The Millennium Development Goals were agreed between 189 of the world's major western nations and much of the developing world. Those specifically on health were designed to take action on five key fronts: reducing mother and infant deaths, tackling child poverty, preventing the spread of HIV/AIDS, and controlling malaria and tuberculosis.
Current approaches must change if the goals are to be achieved more quickly. In curbing the spread of HIV/AIDS, treatment with first-line antiretrovirals has now become at least as cost effective as some of the well known preventive interventions, such as voluntary counselling and testing, say the authors. Educating sex workers, mass media messages, and treating people for other sexually transmitted infections, should also be the focus of new campaigns.
Mothers and newborns must have both basic and emergency medical services as a priority, and all children should get measles immunisation and micronutrients as a matter of course, say the authors.
The fight against malaria demands a much larger injection of resources than currently available, and substantial investment is also needed to meet targets on reducing tuberculosis, they argue.
The papers, which examine the cost-effectiveness of health policies in Africa and South-East Asia, preview a two-day Paris summit next week (14-15 November 2005) to look at why the Millennium Development Goals have not been met.
Both Africa and South-East Asia have such a huge degree of need, and so many underused interventions, that it is difficult to redeploy resources currently being spent on achieving the goals. But policy should shift to escalating the most cost-effective activities, say the authors.
"These results represent the best evidence currently available. We hope that this series contributes to not only improving population health with the available resources, but to raising more funds for health as well," they conclude.
An accompanying editorial says that, in addition to better implementation of cost-effective health interventions, three key challenges must be addressed if the Millennium Development Goals are to be met.
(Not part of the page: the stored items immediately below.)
<file path="src/rtl/fifo_cfg.svh">
// Configuration macros for the synchronous RAM-based FIFO
// Depth, data word width and pointer index width

`ifndef FIFO_CFG_SVH
`define FIFO_CFG_SVH

//////////////////////////////////////////////////////////////////////////////
// Storage geometry
//////////////////////////////////////////////////////////////////////////////

// Number of entries, need not be a power of two
`define FIFO_DEPTH 13

// Bits per stored word
`define FIFO_DATA_WIDTH 16

//////////////////////////////////////////////////////////////////////////////
// Pointer geometry
//////////////////////////////////////////////////////////////////////////////

// Index bits, enough to address FIFO_DEPTH entries
// The wrapped pointer adds one wrap bit above this
`define FIFO_PTR_WIDTH 4

`endif

</file>
<file path="src/rtl/fifo_data_pkg.sv">
// Data path types for the FIFO
// Stored word type shared by the RAM, the top level and the testbench

`include "fifo_cfg.svh"

package fifo_data_pkg;

    //////////////////////////////////////////////////////////////////////////
    // Data word
    //////////////////////////////////////////////////////////////////////////

    // One stored entry, as written and as read back
    typedef logic [`FIFO_DATA_WIDTH-1:0] data_word_t;

endpackage

</file>
<file path="src/rtl/fifo_ptr_pkg.sv">
// Pointer and occupancy types for the FIFO
// RAM index, wrapped pointer and level

`include "fifo_cfg.svh"

package fifo_ptr_pkg;

    //////////////////////////////////////////////////////////////////////////
    // Pointers
    //////////////////////////////////////////////////////////////////////////

    // RAM address, 0 to FIFO_DEPTH-1
    typedef logic [`FIFO_PTR_WIDTH-1:0] ptr_index_t;

    // Wrap bit on top, index below
    // Wrap bit toggles each time the index passes the last entry
    typedef logic [`FIFO_PTR_WIDTH:0] ptr_wrap_t;

    //////////////////////////////////////////////////////////////////////////
    // Occupancy
    //////////////////////////////////////////////////////////////////////////

    // Stored word count, 0 to FIFO_DEPTH inclusive
    // One bit wider than an index so the full count fits
    typedef logic [`FIFO_PTR_WIDTH:0] level_t;

endpackage

</file>
<file path="src/rtl/fifo_status_signal.sv">
// Pointer and status block of the FIFO
// Wrapped write and read pointers, strobe qualification
// Full, empty and level derived from the pointer pair

`timescale 1ns/1ns

`include "fifo_cfg.svh"

module fifo_status_signal (
    input  logic                     clk,
    input  logic                     reset,
    // Strobes from outside
    input  logic                     write,
    input  logic                     read,
    // Qualified accesses toward the RAM
    output logic                     wr_en,
    output logic                     rd_en,
    output fifo_ptr_pkg::ptr_index_t wr_addr,
    output fifo_ptr_pkg::ptr_index_t rd_addr,
    // Status
    output logic                     full,
    output logic                     empty,
    output fifo_ptr_pkg::level_t     level
);

    import fifo_ptr_pkg::*;

    //////////////////////////////////////////////////////////////////////////
    // Declarations
    //////////////////////////////////////////////////////////////////////////

    // Last valid RAM index, where a pointer wraps
    localparam ptr_index_t LAST_INDEX = ptr_index_t'(`FIFO_DEPTH - 1);

    // Registered wrapped pointers
    ptr_wrap_t wr_ptr;
    ptr_wrap_t rd_ptr;

    // Pointer fields
    logic       wr_wrap;
    logic       rd_wrap;
    ptr_index_t wr_index;
    ptr_index_t rd_index;

    // Comparisons shared by the flags
    logic index_equal;
    logic wrap_equal;

    // Index difference, widened to level width
    level_t index_diff;

    //////////////////////////////////////////////////////////////////////////
    // Pointer advance
    //////////////////////////////////////////////////////////////////////////

    // Next pointer value after one accepted access
    // At the last entry the index returns to 0 and the wrap bit flips
    function automatic ptr_wrap_t advance(input ptr_wrap_t ptr);
        ptr_wrap_t nxt;
        if (ptr[`FIFO_PTR_WIDTH-1:0] == LAST_INDEX) begin
            nxt = {~ptr[`FIFO_PTR_WIDTH], {`FIFO_PTR_WIDTH{1'b0}}};
        end else begin
            // No carry into the wrap bit below the last entry
            nxt = ptr + 1'b1;
        end
        return nxt;
    endfunction

    //////////////////////////////////////////////////////////////////////////
    // Field split
    //////////////////////////////////////////////////////////////////////////

    assign wr_wrap  = wr_ptr[`FIFO_PTR_WIDTH];
    assign rd_wrap  = rd_ptr[`FIFO_PTR_WIDTH];
    assign wr_index = wr_ptr[`FIFO_PTR_WIDTH-1:0];
    assign rd_index = rd_ptr[`FIFO_PTR_WIDTH-1:0];

    // RAM addresses come straight from the indices
    assign wr_addr = wr_index;
    assign rd_addr = rd_index;

    //////////////////////////////////////////////////////////////////////////
    // Flags
    //////////////////////////////////////////////////////////////////////////

    assign index_equal = (wr_index == rd_index);
    assign wrap_equal  = (wr_wrap == rd_wrap);

    // Same index, same lap
    assign empty = index_equal & wrap_equal;

    // Same index, writer one lap ahead
    assign full = index_equal & ~wrap_equal;

    //////////////////////////////////////////////////////////////////////////
    // Strobe qualification
    //////////////////////////////////////////////////////////////////////////

    // Write while full is dropped
    assign wr_en = write & ~full;

    // Read while empty is dropped
    assign rd_en = read & ~empty;

    //////////////////////////////////////////////////////////////////////////
    // Write pointer
    //////////////////////////////////////////////////////////////////////////

    always_ff @(posedge clk) begin
        if (reset) begin
            wr_ptr <= '0;
        end else if (wr_en) begin
            wr_ptr <= advance(wr_ptr);
        end
    end

    //////////////////////////////////////////////////////////////////////////
    // Read pointer
    //////////////////////////////////////////////////////////////////////////

    always_ff @(posedge clk) begin
        if (reset) begin
            rd_ptr <= '0;
        end else if (rd_en) begin
            rd_ptr <= advance(rd_ptr);
        end
    end

    //////////////////////////////////////////////////////////////////////////
    // Level
    //////////////////////////////////////////////////////////////////////////

    // Modulo difference, negative when the writer has wrapped
    assign index_diff = level_t'(wr_index) - level_t'(rd_index);

    // Writer a lap ahead adds one full depth to the difference
    always_comb begin
        if (wrap_equal) begin
            level = index_diff;
        end else begin
            level = level_t'(`FIFO_DEPTH) + index_diff;
        end
    end

endmodule

</file>
<file path="src/rtl/fifo_ram.sv">
// FIFO storage array
// Synchronous write port, registered read port with a valid pulse

`timescale 1ns/1ns

`include "fifo_cfg.svh"

module fifo_ram (
    input  logic                     clk,
    input  logic                     reset,
    // Write port
    input  logic                     wr_en,
    input  fifo_ptr_pkg::ptr_index_t wr_addr,
    input  fifo_data_pkg::data_word_t wr_data,
    // Read port
    input  logic                     rd_en,
    input  fifo_ptr_pkg::ptr_index_t rd_addr,
    output fifo_data_pkg::data_word_t rd_data,
    output logic                     rd_valid
);

    import fifo_data_pkg::*;

    //////////////////////////////////////////////////////////////////////////
    // Storage
    //////////////////////////////////////////////////////////////////////////

    // One word per entry, addresses 0 to FIFO_DEPTH-1
    data_word_t mem [`FIFO_DEPTH];

    // Read data register
    data_word_t rd_data_q;

    // Valid flag for the read register
    logic rd_valid_q;

    //////////////////////////////////////////////////////////////////////////
    // Write port
    //////////////////////////////////////////////////////////////////////////

    // Word lands in the array on the same edge it is accepted
    always_ff @(posedge clk) begin
        if (wr_en) begin
            mem[wr_addr] <= wr_data;
        end
    end

    //////////////////////////////////////////////////////////////////////////
    // Read port
    //////////////////////////////////////////////////////////////////////////

    // Holds the last word fetched until the next accepted read
    always_ff @(posedge clk) begin
        if (rd_en) begin
            rd_data_q <= mem[rd_addr];
        end
    end

    // High for exactly one cycle per accepted read
    always_ff @(posedge clk) begin
        if (reset) begin
            rd_valid_q <= 1'b0;
        end else begin
            rd_valid_q <= rd_en;
        end
    end

    assign rd_data  = rd_data_q;
    assign rd_valid = rd_valid_q;

endmodule

</file>
<file path="src/rtl/fifo_top.sv">
// Top level of the synchronous RAM-based FIFO
// Pointer and status block steering the storage array

`timescale 1ns/1ns

module fifo_top (
    input  logic                      clk,
    input  logic                      reset,
    // Write side
    input  logic                      write,
    input  fifo_data_pkg::data_word_t wr_data,
    // Read side
    input  logic                      read,
    output fifo_data_pkg::data_word_t rd_data,
    output logic                      rd_valid,
    // Status
    output logic                      full,
    output logic                      empty,
    output fifo_ptr_pkg::level_t      level
);

    import fifo_ptr_pkg::*;

    //////////////////////////////////////////////////////////////////////////
    // Internal wires
    //////////////////////////////////////////////////////////////////////////

    // Qualified write access
    logic       wr_en;
    ptr_index_t wr_addr;

    // Qualified read access
    logic       rd_en;
    ptr_index_t rd_addr;

    //////////////////////////////////////////////////////////////////////////
    // Pointer and status block
    //////////////////////////////////////////////////////////////////////////

    // Turns the raw strobes into RAM enables and addresses
    fifo_status_signal i_status (
        .clk     (clk),
        .reset   (reset),
        .write   (write),
        .read    (read),
        .wr_en   (wr_en),
        .rd_en   (rd_en),
        .wr_addr (wr_addr),
        .rd_addr (rd_addr),
        .full    (full),
        .empty   (empty),
        .level   (level)
    );

    //////////////////////////////////////////////////////////////////////////
    // Storage array
    //////////////////////////////////////////////////////////////////////////

    // Read word and valid appear one cycle after rd_en
    fifo_ram i_ram (
        .clk      (clk),
        .reset    (reset),
        .wr_en    (wr_en),
        .wr_addr  (wr_addr),
        .wr_data  (wr_data),
        .rd_en    (rd_en),
        .rd_addr  (rd_addr),
        .rd_data  (rd_data),
        .rd_valid (rd_valid)
    );

endmodule

</file>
Finance issues must be resolved, say the authors. Many developing countries are way behind target on allocating 15% of public funds to healthcare. And only the Scandanavian countries have met the donor nations' goal to give 0.7% of gross national product to official development assistance.
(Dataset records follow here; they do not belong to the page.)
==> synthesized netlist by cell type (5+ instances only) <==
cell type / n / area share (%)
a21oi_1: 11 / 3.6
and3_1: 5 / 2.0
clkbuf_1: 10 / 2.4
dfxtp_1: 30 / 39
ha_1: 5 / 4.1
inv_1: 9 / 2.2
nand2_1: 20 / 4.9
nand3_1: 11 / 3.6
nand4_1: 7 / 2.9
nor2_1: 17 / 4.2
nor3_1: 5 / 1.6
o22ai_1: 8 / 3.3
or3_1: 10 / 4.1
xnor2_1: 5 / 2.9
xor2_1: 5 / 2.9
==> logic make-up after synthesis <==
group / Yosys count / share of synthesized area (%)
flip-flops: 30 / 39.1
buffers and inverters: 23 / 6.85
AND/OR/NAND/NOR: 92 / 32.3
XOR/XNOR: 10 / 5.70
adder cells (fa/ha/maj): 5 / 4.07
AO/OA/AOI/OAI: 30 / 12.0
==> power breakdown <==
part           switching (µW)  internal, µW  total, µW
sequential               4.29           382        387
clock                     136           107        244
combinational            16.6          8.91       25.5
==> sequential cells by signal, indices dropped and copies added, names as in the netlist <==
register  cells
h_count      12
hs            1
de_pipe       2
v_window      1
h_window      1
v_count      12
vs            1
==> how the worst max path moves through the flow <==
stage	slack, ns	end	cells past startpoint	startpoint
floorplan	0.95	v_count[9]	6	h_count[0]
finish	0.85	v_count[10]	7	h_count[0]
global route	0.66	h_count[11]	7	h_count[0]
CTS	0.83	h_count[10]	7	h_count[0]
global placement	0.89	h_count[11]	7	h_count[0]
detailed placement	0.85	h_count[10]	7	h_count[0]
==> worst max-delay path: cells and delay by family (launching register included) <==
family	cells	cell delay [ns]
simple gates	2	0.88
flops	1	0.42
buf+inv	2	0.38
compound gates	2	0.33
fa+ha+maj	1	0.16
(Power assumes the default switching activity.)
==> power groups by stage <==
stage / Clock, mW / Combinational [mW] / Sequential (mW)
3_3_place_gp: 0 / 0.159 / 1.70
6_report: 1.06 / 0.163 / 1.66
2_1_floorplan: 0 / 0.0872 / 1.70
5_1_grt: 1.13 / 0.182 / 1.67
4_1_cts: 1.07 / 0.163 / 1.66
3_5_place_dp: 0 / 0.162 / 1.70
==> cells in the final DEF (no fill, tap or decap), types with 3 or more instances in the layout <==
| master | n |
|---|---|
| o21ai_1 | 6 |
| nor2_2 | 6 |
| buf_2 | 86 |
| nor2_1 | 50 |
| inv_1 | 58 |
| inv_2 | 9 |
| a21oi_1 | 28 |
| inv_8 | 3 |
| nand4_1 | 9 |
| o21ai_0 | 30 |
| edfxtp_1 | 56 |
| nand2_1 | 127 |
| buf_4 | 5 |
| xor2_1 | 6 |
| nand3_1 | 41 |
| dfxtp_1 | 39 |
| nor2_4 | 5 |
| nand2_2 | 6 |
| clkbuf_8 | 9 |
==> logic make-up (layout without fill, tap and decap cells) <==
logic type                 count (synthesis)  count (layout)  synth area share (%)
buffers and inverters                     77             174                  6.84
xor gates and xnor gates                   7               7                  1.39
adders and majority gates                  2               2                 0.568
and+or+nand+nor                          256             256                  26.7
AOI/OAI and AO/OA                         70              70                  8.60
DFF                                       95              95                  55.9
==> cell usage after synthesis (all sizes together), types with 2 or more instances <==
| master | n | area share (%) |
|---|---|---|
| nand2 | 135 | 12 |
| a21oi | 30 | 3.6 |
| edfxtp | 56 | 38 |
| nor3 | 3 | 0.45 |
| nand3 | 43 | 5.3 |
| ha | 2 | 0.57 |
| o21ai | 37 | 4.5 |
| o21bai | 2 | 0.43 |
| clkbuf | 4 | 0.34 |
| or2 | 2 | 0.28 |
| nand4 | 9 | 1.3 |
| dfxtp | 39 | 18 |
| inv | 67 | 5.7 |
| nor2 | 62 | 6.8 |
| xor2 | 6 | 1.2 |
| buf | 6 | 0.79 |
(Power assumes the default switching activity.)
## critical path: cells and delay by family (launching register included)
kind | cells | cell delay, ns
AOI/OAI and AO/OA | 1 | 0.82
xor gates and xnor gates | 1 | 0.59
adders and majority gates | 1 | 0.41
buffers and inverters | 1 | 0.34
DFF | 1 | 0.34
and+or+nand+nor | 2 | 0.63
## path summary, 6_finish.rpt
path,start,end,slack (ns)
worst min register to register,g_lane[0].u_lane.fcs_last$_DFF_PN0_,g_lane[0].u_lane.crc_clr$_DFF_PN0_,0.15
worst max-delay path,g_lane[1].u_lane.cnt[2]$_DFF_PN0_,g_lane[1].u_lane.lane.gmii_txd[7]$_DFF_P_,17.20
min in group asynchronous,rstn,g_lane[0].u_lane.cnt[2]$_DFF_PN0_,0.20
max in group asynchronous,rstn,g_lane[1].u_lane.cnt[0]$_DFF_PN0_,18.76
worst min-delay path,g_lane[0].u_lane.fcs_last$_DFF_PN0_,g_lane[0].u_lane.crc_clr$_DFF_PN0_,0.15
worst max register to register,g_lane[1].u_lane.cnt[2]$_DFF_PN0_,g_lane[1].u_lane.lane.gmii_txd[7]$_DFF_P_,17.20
$ cat config.mk
export PLATFORM = sky130hd
export DESIGN_NAME = iu_top
export DESIGN_NICKNAME = d
export VERILOG_FILES = /design/src/common/iu_pkg.sv /design/src/verilog/iu_alu.sv /design/src/mul/iu_mul.sv /design/src/div/iu_div.sv /design/src/verilog/iu_wb_ctrl.sv /design/src/verilog/iu_top.sv
export SDC_FILE = /design/constraint.sdc
export NUM_CORES = 2
export LEC_CHECK = 0
export BUFFER_PORTS_ARGS = -buffer_cell sky130_fd_sc_hd__buf_4
export CAP_MARGIN = 20
export CORE_ASPECT_RATIO = 1.2
export CORE_MARGIN = 10
export CORE_UTILIZATION = 46
export CTS_BUF_LIST = sky130_fd_sc_hd__clkbuf_8
export CTS_CLUSTER_SIZE = 24
export DETAILED_ROUTE_END_ITERATION = 7
export GPL_TIMING_DRIVEN = 0
export PLACE_DENSITY_LB_ADDON = 0.3
export SYNTH_ARGS = -nofsm -noshare
export SYNTH_HDL_FRONTEND = slang
export SYNTH_SLANG_ARGS = --single-unit
$ cat constraint.sdc
create_clock -name forever_cpuclk -period 14.1 [get_ports forever_cpuclk]
set_input_delay 1.41 -clock forever_cpuclk [delete_from_list [all_inputs] [get_ports forever_cpuclk]]
set_output_delay 1.41 -clock forever_cpuclk [all_outputs]
set_load 0.005 [all_outputs]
If improvements are to be sustainable they must be backed by local stability and growth, as well as adequate local resources, say the authors. Thailand for instance has redeployed 30% of its national budget since 1985 to social (including health) development - and away from national security and public debt.
Fairer international trade policies are also important. High farming subsidies in developed nations have meant much lower economic growth in less developed countries, particularly among poor farmers.
The second challenge is rethinking how financial aid is allocated. Too much global aid is earmarked for certain programmes, which can distort an individual country's healthcare priorities. As a result health workers are shifted from badly funded but important programmes to support better paid global initiatives.
International migration of health workers exacerbates matters, say the authors. Nine of the 20 countries with the highest emigration rates are in sub-Saharan Africa - where the Millennium Development Goals are least likely to be reached.
The third challenge is to get accurate information on what is being achieved, so that policy makers can monitor progress towards the goals.
If the Millennium Development Goals are not to end up just another unfinished programme, these three areas, together with cost-effective measures, must be addressed.